The HF(v'=3) forward scattering peak of the F + H2 reaction revisited

TL;DR

This study uses quantum mechanical calculations to analyze the forward scattering peak of HF(v'=3) in the F + H2 reaction, revealing it results from energy constraints and rotational effects at specific vibrational levels.

Contribution

It revisits the HF(v'=3) forward scattering peak with detailed quantum calculations, clarifying its origin from combined vibrational and rotational dynamics.

Findings

HF(v'=3) forward scattering peak caused by energy constraints and rotational effects

The peak's intensity increases with higher vibrational levels v'

Absence of high j' products at v'=3 due to energy limitations

Abstract

A quantum mechanical coupled-channel scattering calculation on the Stark-Werner potential energy surface is used to study the F + H2(v=0; j=0,1,2) ---> H + HF(v', j') reaction at collision energies of 1.84, 2.74, and 3.42 kcal/mol.
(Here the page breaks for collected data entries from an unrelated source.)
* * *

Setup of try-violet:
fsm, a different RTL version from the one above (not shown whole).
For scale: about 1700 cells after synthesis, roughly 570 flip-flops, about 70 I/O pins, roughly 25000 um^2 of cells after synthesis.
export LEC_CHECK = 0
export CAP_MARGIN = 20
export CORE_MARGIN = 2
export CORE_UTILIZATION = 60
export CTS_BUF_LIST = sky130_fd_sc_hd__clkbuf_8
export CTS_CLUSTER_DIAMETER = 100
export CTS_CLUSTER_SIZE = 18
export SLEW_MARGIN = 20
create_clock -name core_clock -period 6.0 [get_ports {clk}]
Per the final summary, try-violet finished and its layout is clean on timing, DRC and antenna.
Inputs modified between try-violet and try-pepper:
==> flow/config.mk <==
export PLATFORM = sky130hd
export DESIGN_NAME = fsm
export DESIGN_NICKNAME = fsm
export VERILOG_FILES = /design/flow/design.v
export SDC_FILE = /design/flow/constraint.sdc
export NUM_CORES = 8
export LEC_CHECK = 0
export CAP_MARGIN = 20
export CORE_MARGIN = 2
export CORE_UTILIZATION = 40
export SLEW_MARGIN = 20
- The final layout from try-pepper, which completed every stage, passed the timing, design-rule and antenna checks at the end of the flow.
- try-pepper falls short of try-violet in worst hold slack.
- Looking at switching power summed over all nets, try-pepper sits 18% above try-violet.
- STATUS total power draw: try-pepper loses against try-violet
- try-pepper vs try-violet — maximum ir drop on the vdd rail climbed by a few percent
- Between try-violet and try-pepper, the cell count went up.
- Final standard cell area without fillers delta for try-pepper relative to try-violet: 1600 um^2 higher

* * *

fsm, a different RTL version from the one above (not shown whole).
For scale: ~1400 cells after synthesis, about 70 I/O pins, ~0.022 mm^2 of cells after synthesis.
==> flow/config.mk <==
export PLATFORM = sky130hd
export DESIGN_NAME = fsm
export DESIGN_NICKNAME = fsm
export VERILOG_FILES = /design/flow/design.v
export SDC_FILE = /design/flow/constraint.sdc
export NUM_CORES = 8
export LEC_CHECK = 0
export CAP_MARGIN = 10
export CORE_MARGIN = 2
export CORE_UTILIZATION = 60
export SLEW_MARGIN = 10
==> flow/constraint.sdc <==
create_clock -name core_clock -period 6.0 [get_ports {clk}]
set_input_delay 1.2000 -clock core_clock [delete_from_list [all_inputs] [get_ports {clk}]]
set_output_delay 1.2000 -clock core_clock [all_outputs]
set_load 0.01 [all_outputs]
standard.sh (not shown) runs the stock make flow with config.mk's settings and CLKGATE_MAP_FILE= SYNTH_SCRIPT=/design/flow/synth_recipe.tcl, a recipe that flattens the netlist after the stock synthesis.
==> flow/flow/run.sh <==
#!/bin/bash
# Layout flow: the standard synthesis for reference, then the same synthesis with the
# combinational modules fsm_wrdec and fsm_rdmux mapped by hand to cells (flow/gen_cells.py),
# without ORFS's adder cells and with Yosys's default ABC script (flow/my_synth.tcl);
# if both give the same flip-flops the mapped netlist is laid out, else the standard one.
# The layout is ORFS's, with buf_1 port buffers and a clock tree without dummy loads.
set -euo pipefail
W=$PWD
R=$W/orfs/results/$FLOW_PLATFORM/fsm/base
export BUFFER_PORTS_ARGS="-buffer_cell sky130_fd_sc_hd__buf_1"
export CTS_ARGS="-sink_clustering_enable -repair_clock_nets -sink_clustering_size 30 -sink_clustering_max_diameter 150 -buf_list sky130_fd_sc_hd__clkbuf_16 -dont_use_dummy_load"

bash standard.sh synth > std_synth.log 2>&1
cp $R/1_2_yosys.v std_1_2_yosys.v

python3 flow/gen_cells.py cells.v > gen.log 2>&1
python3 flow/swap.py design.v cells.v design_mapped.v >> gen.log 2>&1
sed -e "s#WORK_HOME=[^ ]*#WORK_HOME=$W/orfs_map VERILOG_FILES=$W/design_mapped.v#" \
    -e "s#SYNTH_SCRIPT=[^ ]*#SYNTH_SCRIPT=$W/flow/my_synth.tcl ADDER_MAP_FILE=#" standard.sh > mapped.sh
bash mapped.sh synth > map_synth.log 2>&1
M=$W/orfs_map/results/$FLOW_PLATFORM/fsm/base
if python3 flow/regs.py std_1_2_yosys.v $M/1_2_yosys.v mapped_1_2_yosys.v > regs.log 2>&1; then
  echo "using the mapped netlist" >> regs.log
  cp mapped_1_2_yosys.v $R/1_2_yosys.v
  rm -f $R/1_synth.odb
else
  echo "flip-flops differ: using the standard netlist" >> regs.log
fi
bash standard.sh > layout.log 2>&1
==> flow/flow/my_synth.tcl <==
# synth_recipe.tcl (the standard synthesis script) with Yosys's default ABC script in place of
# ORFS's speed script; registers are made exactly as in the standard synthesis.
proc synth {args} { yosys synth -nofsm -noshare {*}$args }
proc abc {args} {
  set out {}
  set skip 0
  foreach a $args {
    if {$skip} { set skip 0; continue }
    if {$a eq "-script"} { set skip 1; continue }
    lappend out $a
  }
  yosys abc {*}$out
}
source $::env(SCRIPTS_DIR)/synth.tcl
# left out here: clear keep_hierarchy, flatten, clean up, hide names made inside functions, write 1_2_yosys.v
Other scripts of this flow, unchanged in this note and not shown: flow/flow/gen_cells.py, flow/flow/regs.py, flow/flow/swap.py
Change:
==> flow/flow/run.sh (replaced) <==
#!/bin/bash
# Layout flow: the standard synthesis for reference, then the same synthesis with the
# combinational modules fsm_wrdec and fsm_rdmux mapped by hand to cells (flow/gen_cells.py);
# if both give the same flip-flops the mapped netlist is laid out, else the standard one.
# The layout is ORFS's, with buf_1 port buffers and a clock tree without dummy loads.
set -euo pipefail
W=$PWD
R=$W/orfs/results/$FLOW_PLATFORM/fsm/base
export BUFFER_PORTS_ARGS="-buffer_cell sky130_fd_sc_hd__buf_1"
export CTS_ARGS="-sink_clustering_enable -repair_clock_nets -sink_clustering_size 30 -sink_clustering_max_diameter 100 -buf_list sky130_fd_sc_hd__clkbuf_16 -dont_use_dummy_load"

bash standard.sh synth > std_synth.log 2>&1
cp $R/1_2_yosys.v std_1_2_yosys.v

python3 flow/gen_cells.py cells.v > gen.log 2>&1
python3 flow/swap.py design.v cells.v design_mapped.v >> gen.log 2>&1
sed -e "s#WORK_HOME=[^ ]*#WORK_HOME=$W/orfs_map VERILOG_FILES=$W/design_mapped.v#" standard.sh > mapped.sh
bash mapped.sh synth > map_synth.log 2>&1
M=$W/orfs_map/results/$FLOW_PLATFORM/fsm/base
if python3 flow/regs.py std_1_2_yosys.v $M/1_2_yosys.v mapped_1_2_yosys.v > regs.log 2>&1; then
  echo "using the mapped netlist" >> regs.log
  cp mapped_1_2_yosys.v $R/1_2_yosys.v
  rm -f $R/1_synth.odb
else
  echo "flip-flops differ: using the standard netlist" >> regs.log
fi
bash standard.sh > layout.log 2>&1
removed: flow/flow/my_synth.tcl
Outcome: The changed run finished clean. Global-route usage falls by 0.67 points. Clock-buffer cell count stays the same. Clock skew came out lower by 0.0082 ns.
The dependence of the vibrationally and rotationally resolved differential cross sections on the product vibrational levels v'=0, 1, 2, and 3 as well as on the reactant and product rotational levels is analyzed. The HF(v'=3) center-of-mass forward scattering peak is shown to be caused by the superposition of two effects, namely, the absence of the HF(v'=3; j') products with large j' values due to energy constraints and the growth of the rotationally resolved HF(v', j') forward scattering peak with small j' values as v' increases.